## What is required
Look through the lines below for the word "stage", and copy every line that has it.

Saved entries
++++++

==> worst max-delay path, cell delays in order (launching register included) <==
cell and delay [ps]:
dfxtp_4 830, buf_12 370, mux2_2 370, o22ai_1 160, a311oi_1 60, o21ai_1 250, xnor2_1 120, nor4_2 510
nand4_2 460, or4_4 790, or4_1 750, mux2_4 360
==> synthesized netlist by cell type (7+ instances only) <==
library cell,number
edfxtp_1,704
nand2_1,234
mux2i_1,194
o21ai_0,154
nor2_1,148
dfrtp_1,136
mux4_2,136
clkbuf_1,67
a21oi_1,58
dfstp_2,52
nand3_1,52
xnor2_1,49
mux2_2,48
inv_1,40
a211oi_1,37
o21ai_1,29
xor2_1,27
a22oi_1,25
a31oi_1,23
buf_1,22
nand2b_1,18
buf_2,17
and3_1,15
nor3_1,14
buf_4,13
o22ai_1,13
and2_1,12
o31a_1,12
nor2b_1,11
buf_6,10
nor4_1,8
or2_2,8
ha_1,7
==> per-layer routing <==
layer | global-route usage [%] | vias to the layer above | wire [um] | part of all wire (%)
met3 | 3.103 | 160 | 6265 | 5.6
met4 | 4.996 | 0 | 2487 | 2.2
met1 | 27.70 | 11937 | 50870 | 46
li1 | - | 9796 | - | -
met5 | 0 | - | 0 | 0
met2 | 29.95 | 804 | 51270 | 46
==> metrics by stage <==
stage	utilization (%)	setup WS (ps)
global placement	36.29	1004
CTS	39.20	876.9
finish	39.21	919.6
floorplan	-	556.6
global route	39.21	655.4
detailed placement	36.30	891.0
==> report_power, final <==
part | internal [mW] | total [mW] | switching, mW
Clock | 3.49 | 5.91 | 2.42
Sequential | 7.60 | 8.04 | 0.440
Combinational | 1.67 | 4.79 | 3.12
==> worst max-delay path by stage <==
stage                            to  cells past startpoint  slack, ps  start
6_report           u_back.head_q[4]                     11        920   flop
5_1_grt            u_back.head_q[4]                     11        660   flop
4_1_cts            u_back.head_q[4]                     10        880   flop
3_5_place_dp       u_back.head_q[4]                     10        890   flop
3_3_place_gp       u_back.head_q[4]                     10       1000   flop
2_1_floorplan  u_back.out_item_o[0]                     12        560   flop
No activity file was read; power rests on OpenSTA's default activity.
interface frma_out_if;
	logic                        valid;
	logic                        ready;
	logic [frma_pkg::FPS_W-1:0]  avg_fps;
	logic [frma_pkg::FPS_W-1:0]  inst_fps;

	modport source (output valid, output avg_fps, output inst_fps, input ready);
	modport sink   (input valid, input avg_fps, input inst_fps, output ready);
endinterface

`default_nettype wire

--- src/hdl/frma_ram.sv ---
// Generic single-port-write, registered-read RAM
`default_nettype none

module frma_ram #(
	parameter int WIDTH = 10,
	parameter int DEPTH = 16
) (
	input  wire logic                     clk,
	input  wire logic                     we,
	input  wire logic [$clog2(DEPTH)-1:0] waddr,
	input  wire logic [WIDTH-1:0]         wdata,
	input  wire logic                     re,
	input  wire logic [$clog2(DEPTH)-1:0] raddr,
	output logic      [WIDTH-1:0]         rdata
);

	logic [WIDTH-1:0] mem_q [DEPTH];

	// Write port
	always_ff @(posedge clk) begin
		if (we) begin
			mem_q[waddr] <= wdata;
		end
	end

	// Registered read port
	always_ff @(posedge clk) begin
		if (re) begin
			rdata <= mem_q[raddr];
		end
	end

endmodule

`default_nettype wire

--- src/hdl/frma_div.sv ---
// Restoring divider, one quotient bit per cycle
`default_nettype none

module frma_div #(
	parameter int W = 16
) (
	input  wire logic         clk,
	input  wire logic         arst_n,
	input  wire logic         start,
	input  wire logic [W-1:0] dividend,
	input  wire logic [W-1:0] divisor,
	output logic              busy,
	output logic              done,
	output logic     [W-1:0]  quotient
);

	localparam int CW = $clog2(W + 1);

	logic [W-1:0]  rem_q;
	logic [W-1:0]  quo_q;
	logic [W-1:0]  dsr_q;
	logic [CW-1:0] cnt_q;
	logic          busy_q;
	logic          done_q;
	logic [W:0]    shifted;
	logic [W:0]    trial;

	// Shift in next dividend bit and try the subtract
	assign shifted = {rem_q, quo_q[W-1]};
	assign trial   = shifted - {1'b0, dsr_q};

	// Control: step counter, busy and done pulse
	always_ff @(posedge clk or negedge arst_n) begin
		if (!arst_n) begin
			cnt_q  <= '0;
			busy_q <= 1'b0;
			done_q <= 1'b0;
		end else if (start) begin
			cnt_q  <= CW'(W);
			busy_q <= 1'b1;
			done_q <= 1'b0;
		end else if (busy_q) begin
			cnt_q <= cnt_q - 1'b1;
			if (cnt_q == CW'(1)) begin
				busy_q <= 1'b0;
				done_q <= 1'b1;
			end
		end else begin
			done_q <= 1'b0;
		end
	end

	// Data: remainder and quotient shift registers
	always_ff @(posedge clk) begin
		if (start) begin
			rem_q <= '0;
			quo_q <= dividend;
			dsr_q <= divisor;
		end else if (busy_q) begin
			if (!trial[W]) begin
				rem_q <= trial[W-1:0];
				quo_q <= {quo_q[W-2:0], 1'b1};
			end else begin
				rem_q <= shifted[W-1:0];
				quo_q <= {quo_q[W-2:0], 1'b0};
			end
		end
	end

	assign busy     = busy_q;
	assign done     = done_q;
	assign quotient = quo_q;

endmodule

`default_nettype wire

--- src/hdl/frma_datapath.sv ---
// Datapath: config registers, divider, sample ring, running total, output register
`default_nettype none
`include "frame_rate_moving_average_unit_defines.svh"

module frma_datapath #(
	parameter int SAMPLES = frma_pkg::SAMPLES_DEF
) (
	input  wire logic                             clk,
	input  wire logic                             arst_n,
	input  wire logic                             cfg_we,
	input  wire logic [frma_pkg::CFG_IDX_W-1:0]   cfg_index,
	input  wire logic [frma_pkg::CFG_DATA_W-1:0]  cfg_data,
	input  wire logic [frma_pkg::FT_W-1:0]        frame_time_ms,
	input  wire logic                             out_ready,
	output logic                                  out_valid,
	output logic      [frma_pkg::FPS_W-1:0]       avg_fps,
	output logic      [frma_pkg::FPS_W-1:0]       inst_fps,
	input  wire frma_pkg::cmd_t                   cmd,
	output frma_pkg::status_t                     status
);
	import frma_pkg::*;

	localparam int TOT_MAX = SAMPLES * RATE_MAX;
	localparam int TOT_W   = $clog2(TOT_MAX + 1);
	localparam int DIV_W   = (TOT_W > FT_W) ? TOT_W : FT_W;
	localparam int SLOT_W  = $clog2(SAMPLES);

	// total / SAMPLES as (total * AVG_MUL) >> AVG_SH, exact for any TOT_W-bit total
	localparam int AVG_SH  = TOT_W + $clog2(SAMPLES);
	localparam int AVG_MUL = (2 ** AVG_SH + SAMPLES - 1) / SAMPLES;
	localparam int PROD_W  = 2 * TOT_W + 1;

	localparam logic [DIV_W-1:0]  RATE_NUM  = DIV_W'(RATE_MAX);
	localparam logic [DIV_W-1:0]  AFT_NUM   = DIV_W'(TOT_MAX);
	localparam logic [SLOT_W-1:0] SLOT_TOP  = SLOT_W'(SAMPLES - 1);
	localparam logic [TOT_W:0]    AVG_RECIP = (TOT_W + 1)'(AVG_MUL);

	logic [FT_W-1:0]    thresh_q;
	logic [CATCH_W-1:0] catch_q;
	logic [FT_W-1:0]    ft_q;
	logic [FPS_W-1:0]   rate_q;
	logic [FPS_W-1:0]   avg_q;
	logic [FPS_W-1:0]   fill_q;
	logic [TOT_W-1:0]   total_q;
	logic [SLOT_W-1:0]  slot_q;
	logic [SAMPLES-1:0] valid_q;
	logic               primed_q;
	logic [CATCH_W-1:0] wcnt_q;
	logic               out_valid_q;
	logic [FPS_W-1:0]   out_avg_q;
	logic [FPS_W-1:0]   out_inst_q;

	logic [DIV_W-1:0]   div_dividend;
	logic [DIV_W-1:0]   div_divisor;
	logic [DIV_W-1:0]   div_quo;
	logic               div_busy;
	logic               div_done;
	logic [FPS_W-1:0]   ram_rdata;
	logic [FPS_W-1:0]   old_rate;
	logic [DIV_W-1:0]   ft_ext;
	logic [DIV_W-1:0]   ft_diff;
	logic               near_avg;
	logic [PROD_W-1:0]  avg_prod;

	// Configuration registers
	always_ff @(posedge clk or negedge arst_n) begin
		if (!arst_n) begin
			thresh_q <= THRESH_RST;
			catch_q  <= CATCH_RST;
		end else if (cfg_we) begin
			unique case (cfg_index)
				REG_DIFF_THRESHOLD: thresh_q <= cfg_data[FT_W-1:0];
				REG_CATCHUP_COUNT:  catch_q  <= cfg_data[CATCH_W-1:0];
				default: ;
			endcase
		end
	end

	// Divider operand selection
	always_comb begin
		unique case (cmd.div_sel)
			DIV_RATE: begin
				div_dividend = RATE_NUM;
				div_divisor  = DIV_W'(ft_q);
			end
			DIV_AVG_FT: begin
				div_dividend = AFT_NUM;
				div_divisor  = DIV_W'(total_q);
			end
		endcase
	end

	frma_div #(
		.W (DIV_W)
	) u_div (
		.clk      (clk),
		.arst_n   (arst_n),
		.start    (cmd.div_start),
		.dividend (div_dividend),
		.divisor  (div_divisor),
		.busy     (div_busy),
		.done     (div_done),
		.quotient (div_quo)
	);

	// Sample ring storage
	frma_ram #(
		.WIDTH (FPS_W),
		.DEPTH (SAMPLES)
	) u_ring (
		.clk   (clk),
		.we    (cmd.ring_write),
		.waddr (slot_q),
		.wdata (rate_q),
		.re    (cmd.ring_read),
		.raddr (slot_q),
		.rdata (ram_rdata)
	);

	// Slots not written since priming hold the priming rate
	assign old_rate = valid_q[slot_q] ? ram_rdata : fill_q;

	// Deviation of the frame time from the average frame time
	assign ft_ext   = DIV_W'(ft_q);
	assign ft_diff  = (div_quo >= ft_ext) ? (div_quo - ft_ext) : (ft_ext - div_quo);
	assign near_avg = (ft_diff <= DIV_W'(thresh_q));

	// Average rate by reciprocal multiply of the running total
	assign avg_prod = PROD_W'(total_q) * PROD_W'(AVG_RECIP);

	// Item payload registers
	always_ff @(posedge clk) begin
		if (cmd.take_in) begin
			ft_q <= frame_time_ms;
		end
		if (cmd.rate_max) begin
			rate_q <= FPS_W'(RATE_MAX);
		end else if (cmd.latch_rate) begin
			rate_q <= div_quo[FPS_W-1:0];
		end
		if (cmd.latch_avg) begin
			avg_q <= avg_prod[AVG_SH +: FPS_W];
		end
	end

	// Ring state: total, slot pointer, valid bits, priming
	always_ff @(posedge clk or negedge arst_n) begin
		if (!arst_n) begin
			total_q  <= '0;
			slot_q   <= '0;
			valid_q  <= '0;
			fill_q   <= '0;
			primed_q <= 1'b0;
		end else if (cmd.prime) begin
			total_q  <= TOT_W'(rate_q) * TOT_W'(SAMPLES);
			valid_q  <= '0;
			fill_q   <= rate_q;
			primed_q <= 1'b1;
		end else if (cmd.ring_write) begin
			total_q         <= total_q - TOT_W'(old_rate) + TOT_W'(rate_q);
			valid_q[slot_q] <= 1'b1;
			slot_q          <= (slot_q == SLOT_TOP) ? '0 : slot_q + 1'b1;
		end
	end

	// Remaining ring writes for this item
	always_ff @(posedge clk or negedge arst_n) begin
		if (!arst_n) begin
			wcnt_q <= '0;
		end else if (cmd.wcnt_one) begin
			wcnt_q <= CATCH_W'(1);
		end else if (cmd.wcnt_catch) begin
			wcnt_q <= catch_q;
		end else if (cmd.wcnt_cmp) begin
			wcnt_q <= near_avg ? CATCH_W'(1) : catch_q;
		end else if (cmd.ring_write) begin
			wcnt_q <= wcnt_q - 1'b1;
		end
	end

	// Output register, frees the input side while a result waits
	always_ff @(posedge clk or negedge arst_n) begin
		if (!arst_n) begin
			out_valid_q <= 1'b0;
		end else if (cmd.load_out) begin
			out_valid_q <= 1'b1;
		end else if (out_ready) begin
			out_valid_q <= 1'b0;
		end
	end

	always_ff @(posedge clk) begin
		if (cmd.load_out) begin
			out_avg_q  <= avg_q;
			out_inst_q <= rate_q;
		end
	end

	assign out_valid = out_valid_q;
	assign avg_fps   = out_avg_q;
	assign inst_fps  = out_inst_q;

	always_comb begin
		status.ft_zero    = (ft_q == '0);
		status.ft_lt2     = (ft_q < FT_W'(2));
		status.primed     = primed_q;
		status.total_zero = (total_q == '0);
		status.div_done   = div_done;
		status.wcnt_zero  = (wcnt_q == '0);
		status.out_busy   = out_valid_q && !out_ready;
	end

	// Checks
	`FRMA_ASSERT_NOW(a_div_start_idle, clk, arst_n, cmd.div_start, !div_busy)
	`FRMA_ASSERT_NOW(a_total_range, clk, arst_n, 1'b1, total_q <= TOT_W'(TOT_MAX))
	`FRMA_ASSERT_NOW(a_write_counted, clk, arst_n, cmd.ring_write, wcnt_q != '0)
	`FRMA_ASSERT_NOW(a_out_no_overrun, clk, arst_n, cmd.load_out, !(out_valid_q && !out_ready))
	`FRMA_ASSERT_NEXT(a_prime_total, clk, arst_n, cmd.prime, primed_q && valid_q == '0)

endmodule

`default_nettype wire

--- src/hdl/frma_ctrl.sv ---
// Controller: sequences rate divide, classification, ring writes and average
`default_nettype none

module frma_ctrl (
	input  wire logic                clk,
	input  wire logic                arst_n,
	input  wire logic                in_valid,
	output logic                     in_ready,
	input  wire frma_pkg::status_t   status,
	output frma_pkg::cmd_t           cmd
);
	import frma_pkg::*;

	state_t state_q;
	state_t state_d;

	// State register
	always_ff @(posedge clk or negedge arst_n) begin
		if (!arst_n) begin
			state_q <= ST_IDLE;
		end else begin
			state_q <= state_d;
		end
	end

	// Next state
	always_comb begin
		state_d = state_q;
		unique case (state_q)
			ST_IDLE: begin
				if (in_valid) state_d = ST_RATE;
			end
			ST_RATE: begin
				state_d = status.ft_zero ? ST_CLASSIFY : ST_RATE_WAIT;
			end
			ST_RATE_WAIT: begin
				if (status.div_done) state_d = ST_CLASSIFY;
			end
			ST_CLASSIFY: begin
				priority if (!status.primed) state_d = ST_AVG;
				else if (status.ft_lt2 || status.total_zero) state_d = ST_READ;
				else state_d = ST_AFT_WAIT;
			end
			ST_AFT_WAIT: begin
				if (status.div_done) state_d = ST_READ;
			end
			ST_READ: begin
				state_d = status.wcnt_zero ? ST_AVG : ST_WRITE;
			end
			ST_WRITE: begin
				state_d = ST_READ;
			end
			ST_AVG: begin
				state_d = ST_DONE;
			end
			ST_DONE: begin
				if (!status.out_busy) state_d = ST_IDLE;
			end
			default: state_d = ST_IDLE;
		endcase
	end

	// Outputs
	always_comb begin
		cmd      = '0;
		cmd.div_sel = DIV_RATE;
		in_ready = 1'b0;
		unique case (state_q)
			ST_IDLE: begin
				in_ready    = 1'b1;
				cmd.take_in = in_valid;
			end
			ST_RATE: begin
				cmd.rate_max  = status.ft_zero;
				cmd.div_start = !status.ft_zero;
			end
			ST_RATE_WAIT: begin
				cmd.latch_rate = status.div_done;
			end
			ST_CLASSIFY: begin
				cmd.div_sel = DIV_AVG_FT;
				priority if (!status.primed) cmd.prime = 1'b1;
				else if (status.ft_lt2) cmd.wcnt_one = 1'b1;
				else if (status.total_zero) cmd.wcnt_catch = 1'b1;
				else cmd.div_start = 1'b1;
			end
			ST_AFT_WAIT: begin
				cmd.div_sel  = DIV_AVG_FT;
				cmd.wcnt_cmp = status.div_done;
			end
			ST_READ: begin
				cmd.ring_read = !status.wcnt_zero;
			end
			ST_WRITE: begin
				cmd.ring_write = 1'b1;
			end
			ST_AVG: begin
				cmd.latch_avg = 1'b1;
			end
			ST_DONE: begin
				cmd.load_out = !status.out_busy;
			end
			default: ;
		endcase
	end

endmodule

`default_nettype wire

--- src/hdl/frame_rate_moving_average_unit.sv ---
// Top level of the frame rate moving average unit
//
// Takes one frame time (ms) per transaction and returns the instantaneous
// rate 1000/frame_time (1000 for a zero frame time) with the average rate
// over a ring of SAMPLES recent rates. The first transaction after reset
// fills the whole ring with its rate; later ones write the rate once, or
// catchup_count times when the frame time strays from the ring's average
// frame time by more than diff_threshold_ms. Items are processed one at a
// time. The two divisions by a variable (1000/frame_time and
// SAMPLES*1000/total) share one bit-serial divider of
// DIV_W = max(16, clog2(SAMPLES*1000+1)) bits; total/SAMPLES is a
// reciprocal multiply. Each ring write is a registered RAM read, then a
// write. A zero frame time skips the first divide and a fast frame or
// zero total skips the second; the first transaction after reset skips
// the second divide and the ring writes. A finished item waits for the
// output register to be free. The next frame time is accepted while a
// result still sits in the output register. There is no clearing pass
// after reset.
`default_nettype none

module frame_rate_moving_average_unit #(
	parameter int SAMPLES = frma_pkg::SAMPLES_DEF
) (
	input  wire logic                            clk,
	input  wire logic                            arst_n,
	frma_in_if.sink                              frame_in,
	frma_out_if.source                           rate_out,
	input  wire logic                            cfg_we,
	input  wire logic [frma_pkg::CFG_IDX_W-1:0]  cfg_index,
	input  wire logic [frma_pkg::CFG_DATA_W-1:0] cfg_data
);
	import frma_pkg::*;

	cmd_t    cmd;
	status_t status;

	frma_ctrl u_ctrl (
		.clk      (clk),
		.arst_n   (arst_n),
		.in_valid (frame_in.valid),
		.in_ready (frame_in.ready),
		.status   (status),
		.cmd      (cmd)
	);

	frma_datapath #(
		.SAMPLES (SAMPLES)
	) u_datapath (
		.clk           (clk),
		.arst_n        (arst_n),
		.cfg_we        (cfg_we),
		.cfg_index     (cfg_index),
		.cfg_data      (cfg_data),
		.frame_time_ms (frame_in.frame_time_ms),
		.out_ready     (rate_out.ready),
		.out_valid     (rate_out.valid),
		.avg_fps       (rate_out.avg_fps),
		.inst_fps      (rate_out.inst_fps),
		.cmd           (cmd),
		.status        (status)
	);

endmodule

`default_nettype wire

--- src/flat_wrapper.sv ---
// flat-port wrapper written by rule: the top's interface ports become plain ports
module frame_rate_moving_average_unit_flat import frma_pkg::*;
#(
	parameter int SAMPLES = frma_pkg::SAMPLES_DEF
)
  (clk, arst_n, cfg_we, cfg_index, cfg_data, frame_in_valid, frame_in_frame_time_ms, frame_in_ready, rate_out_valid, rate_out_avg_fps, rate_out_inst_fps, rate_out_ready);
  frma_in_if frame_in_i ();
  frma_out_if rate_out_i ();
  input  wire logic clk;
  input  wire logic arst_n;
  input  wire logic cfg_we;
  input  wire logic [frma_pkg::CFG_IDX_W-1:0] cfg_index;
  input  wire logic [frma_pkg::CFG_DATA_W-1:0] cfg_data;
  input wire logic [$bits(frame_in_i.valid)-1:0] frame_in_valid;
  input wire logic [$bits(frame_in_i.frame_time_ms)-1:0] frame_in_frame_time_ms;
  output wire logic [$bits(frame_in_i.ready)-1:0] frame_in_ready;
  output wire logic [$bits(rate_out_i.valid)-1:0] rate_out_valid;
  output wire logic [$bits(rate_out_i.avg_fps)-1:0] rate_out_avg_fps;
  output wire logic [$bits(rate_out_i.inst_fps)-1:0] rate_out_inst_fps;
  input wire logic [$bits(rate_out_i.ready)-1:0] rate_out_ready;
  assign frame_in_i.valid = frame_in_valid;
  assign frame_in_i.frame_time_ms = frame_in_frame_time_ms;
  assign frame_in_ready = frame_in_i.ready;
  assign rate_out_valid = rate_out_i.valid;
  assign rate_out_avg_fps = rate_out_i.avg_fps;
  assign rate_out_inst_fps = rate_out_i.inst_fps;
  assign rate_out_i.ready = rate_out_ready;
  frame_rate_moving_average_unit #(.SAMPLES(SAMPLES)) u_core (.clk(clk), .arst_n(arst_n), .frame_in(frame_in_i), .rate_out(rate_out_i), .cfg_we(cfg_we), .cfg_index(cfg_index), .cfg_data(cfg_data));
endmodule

++++++

## Task answer
==> metrics by stage <==
stage	utilization (%)	setup WS (ps)
==> worst max-delay path by stage <==
stage                            to  cells past startpoint  slack, ps  start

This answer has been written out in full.